(Items from a dataset)

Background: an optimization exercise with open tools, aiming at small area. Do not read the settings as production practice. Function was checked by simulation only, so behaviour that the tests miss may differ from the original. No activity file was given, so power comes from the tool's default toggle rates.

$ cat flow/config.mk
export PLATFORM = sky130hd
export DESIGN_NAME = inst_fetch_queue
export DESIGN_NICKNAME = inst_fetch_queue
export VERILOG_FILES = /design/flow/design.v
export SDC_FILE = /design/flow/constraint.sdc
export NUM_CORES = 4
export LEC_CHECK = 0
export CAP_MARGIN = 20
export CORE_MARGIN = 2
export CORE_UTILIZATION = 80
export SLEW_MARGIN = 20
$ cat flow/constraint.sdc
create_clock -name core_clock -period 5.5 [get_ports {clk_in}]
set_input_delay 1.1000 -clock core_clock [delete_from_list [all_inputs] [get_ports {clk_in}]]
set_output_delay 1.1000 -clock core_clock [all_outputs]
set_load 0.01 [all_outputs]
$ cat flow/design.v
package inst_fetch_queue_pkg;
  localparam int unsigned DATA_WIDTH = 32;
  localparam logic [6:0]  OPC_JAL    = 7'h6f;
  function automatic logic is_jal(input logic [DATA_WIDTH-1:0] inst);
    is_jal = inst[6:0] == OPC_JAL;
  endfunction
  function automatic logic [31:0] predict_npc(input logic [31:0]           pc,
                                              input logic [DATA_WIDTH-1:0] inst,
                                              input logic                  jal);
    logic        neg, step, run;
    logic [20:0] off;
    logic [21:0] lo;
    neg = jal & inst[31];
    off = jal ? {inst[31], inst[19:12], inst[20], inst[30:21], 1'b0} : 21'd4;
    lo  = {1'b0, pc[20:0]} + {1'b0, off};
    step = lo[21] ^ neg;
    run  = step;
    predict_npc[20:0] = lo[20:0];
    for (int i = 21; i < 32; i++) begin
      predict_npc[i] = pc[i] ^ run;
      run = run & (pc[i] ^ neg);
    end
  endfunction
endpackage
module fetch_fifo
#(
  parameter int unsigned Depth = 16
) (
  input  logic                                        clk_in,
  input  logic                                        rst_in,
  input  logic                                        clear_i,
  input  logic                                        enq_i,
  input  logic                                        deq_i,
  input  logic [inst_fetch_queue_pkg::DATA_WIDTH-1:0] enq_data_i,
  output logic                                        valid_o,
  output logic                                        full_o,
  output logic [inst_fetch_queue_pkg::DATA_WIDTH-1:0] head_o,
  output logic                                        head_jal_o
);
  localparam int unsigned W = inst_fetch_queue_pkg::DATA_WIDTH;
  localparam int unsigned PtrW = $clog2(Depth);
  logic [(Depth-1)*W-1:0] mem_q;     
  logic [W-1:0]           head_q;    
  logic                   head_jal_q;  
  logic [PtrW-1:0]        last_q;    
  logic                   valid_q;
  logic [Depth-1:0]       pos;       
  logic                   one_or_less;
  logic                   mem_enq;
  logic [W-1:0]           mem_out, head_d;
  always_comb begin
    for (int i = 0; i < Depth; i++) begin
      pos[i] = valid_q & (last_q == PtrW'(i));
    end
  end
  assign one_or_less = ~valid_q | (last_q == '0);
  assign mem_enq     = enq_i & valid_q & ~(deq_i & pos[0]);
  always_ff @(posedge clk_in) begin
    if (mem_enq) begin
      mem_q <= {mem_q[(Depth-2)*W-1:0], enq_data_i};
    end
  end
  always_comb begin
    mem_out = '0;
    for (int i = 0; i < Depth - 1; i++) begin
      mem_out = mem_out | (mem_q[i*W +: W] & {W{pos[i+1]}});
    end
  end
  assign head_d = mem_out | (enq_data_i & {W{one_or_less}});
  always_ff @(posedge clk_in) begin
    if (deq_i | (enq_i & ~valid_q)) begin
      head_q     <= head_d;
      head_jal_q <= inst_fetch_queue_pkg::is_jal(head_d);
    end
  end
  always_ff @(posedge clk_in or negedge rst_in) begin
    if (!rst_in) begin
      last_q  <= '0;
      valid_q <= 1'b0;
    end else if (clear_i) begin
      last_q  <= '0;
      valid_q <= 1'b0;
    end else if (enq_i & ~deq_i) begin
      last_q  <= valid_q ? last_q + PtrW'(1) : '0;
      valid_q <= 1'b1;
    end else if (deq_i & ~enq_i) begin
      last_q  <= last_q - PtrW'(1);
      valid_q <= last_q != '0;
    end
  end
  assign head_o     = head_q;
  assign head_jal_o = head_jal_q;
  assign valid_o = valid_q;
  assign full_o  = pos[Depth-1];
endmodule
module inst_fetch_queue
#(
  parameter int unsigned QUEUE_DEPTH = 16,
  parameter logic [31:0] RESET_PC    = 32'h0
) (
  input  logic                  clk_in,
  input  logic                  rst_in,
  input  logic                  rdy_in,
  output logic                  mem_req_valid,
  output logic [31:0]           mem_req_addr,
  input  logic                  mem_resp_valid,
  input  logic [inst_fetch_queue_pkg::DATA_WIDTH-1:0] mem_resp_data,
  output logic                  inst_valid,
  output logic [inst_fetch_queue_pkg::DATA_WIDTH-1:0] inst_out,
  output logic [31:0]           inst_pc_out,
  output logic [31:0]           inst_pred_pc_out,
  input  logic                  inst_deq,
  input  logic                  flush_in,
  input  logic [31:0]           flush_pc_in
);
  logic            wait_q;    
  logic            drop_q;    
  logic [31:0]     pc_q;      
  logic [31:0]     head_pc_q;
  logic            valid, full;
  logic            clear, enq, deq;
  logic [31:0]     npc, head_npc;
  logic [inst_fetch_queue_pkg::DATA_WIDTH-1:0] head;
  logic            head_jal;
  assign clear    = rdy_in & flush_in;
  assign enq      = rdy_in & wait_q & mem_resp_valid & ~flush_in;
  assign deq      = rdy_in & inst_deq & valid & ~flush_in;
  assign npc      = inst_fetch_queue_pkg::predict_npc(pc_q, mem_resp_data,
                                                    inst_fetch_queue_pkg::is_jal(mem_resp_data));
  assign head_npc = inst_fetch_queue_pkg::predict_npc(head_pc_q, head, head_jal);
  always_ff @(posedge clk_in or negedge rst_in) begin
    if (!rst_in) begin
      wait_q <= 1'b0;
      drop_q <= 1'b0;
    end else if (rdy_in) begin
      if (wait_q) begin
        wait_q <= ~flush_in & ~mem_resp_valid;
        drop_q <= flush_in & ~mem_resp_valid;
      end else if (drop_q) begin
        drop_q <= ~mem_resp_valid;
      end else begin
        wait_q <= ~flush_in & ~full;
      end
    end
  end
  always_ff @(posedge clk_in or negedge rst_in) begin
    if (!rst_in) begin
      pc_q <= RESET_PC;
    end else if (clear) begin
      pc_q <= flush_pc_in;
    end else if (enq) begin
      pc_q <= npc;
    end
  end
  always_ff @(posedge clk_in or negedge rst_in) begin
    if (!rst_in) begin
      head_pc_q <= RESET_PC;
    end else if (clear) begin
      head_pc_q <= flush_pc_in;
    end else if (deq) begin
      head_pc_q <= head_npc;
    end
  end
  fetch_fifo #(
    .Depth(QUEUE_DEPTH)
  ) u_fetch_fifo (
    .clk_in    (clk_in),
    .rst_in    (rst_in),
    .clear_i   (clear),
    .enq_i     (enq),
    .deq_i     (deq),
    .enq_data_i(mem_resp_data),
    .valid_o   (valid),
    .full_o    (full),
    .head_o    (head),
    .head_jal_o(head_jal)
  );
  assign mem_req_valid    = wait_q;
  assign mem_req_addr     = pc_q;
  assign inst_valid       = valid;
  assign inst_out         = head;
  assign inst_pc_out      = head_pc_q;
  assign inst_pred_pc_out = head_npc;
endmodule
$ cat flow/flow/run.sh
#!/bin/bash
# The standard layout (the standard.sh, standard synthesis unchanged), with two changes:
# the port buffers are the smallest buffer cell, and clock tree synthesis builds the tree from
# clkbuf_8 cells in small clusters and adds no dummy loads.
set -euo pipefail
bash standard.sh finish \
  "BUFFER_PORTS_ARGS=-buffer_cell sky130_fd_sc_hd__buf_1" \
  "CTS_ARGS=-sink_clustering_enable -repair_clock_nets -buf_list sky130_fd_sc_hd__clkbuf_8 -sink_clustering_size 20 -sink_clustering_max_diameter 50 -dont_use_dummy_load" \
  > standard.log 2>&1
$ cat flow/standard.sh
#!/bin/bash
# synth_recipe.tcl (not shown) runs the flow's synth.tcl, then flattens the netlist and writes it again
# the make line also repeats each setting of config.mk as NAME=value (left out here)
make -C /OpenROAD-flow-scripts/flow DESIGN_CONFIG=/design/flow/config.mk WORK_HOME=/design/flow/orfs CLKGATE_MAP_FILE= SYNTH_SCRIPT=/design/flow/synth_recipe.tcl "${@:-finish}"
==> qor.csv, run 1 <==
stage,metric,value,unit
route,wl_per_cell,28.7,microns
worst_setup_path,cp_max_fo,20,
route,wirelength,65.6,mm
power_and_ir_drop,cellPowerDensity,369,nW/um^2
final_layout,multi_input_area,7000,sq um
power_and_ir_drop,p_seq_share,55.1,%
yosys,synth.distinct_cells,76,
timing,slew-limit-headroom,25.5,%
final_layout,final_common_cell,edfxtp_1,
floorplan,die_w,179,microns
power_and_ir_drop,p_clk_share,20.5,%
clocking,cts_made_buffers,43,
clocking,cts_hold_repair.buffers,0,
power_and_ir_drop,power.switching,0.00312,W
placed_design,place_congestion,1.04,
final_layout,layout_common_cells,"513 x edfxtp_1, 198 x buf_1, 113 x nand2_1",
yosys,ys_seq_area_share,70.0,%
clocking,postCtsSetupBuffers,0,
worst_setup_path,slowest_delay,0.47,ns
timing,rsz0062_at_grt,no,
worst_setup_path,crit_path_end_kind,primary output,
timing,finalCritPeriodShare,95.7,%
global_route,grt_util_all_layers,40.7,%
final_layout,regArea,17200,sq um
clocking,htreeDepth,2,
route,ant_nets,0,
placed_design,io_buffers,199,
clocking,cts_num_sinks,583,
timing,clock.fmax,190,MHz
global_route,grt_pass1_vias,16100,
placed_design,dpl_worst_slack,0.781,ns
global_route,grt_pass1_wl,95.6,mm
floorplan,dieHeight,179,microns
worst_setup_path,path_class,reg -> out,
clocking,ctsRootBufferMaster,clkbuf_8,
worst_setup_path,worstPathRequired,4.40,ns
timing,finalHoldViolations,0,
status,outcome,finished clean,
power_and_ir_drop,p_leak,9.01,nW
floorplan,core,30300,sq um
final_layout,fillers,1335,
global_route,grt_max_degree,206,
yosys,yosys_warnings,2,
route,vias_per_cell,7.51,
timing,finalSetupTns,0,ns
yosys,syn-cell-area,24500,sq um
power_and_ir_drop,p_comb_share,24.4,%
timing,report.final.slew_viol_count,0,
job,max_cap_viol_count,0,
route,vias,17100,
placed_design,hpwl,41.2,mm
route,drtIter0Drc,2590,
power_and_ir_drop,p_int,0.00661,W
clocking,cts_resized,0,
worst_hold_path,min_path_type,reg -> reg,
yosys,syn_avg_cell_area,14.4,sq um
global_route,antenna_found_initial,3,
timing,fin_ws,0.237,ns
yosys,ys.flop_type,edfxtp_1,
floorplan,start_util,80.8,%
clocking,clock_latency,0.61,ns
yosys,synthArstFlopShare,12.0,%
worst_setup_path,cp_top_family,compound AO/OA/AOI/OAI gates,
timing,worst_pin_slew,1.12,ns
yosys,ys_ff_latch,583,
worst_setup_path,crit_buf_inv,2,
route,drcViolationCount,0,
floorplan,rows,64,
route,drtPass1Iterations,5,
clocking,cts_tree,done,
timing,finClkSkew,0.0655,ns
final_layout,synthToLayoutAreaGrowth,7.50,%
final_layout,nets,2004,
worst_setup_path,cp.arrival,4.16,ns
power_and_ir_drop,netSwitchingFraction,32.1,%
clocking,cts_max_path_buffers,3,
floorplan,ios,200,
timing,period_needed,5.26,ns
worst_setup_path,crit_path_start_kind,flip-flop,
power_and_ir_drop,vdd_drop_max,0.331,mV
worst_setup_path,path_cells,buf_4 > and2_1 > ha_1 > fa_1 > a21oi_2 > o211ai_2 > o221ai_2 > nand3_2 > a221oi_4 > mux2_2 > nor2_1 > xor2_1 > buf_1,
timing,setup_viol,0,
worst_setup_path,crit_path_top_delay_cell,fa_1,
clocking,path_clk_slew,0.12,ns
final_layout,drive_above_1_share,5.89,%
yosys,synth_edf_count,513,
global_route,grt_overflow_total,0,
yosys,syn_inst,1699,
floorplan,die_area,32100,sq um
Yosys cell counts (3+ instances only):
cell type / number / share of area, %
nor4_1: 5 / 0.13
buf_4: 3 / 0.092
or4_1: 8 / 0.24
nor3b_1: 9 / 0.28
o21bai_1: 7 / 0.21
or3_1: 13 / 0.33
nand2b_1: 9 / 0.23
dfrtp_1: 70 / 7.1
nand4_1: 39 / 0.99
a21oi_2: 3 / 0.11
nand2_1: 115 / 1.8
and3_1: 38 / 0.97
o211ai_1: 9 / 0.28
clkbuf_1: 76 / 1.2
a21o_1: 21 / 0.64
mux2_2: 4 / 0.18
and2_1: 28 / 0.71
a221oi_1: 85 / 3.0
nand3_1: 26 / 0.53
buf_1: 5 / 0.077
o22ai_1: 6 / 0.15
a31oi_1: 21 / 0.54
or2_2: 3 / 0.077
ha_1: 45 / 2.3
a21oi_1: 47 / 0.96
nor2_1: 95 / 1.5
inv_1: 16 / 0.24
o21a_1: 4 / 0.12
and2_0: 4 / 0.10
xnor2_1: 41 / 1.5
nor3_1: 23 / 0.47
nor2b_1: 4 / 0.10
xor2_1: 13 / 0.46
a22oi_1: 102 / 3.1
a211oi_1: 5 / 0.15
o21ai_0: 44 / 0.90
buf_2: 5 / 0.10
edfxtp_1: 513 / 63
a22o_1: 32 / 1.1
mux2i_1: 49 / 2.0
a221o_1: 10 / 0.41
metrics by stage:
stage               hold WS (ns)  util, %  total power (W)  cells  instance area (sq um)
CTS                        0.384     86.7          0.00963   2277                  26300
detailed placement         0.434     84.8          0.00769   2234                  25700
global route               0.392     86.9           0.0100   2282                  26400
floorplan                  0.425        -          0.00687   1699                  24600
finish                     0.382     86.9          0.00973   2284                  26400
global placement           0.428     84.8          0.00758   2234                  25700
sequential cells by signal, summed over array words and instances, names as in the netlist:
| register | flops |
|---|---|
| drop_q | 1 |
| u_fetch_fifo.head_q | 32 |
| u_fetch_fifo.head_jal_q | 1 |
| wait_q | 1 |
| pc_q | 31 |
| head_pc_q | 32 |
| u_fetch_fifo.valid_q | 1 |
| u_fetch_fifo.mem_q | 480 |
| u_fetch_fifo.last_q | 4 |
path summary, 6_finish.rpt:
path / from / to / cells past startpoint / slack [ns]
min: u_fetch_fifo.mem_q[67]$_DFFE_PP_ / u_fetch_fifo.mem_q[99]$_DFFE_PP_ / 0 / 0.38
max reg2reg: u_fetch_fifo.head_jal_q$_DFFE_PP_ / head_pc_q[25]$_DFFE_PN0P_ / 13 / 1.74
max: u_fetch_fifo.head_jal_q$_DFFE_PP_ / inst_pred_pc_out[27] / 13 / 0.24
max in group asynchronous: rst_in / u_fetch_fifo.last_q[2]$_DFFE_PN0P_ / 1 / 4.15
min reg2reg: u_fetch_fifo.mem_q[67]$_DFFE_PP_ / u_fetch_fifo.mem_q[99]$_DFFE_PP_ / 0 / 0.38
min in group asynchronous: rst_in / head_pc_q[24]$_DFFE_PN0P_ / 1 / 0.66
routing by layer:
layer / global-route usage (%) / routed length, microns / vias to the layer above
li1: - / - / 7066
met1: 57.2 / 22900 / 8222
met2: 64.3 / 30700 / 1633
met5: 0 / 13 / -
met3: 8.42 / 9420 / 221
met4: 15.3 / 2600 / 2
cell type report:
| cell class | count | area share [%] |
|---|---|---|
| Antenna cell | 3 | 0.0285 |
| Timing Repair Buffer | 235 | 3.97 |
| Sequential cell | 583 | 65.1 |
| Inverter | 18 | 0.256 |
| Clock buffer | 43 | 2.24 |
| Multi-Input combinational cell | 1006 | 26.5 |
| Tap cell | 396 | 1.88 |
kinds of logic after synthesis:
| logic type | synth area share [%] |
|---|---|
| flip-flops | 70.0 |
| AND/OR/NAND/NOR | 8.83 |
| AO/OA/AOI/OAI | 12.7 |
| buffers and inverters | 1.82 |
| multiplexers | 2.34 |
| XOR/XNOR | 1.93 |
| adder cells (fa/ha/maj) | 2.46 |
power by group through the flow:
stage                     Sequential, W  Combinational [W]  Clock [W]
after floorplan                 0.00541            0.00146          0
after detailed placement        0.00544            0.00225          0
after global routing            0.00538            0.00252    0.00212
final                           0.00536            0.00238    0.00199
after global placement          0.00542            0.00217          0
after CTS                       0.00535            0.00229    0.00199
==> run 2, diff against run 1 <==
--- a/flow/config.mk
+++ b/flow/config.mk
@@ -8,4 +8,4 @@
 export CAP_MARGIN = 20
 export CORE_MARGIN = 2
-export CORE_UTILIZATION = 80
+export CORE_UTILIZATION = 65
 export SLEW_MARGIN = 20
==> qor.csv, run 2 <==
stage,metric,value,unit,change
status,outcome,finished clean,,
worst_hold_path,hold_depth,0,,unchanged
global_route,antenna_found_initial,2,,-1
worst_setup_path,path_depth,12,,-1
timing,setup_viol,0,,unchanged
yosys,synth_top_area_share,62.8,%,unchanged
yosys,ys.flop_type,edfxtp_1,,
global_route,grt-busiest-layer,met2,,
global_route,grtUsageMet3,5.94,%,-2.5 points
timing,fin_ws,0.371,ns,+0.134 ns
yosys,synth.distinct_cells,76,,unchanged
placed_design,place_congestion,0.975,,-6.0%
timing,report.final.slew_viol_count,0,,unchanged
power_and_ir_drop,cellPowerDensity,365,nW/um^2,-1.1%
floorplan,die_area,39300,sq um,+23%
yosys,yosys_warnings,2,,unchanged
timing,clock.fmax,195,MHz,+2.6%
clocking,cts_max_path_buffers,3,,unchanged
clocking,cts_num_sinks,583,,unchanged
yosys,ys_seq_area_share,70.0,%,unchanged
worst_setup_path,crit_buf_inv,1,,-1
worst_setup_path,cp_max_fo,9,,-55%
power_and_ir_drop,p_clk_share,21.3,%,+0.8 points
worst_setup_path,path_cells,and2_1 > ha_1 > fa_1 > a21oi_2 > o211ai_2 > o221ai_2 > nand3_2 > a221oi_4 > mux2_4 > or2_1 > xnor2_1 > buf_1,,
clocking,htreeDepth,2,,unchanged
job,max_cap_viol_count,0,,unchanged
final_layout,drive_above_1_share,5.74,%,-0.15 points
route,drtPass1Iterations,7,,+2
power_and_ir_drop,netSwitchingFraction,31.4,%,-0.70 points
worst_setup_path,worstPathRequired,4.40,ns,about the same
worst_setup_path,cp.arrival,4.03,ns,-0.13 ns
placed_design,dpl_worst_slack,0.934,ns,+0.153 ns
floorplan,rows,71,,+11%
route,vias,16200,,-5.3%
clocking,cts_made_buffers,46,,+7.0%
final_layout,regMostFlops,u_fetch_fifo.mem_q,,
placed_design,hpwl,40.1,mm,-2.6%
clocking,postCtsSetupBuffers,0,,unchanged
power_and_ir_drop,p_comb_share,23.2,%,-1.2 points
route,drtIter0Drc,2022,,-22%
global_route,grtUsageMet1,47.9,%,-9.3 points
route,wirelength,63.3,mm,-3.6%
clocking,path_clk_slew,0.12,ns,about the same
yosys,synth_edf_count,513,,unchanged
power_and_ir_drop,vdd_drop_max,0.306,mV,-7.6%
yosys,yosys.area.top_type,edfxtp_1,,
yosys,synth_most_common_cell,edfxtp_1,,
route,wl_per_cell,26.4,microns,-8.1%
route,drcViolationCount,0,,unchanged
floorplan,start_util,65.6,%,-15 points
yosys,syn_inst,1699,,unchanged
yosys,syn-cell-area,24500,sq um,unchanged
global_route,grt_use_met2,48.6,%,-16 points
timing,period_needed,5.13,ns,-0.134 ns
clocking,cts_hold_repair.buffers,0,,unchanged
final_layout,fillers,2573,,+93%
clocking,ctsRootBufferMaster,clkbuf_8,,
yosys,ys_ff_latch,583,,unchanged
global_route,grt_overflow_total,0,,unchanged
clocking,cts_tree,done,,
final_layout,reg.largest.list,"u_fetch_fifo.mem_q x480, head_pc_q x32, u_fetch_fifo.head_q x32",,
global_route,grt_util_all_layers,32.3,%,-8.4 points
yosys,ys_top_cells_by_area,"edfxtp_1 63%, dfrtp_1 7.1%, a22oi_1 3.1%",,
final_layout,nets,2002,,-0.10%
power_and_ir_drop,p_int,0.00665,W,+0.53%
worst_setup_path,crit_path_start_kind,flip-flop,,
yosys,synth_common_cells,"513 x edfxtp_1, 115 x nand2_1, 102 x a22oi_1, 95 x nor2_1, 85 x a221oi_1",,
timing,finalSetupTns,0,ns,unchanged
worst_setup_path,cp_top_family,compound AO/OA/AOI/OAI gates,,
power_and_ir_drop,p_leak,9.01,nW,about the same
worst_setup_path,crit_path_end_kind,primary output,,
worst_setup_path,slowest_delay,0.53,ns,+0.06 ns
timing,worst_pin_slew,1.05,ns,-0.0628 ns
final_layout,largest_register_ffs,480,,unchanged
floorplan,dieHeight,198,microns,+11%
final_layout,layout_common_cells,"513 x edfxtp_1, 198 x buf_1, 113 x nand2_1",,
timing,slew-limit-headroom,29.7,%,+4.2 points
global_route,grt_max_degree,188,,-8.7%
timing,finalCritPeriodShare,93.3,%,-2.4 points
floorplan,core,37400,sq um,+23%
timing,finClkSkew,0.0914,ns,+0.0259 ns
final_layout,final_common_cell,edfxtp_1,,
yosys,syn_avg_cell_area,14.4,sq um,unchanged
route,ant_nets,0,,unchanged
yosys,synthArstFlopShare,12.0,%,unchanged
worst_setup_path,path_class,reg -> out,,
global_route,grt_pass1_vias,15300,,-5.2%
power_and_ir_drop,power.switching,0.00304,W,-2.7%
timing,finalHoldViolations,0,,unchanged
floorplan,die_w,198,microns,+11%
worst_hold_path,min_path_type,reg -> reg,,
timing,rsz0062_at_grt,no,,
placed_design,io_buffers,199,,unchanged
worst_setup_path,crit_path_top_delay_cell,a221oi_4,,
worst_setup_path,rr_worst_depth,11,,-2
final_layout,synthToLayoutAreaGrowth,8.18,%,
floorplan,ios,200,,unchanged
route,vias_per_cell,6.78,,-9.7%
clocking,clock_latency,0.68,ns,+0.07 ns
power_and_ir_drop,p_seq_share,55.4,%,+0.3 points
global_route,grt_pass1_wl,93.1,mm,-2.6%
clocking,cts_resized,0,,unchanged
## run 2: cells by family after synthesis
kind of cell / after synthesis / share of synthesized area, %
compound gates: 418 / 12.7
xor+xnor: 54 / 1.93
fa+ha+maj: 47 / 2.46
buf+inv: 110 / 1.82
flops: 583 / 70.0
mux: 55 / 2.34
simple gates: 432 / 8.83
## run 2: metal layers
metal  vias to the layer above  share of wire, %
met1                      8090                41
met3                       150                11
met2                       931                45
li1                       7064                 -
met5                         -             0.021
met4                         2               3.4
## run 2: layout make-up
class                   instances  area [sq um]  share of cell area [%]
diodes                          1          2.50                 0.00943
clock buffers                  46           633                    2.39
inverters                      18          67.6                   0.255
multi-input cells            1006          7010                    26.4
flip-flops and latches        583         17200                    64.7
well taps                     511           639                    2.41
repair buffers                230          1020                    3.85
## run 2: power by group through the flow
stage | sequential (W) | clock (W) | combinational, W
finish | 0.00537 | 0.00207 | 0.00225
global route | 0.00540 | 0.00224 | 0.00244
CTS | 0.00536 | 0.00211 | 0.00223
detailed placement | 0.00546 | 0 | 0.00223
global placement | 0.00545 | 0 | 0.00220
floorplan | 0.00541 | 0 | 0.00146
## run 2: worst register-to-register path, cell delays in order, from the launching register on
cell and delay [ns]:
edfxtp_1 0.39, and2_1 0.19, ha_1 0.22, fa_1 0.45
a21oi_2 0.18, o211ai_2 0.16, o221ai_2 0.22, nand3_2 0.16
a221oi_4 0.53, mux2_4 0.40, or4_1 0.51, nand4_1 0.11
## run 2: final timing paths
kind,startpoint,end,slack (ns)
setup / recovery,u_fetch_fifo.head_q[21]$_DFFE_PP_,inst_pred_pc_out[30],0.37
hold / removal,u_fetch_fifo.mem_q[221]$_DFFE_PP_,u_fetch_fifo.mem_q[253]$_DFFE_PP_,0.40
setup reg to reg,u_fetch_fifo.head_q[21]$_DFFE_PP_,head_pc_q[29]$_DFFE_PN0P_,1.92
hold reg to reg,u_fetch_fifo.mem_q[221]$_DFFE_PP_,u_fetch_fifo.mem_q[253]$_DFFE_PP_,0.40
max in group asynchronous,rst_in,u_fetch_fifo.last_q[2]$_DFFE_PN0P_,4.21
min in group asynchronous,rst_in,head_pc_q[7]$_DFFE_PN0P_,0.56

*Task prompt*
Among the lines above, list those that contain the word "PtrW".

*Worked solution*
  localparam int unsigned PtrW = $clog2(Depth);
  logic [PtrW-1:0]        last_q;    
      pos[i] = valid_q & (last_q == PtrW'(i));
      last_q  <= valid_q ? last_q + PtrW'(1) : '0;
      last_q  <= last_q - PtrW'(1);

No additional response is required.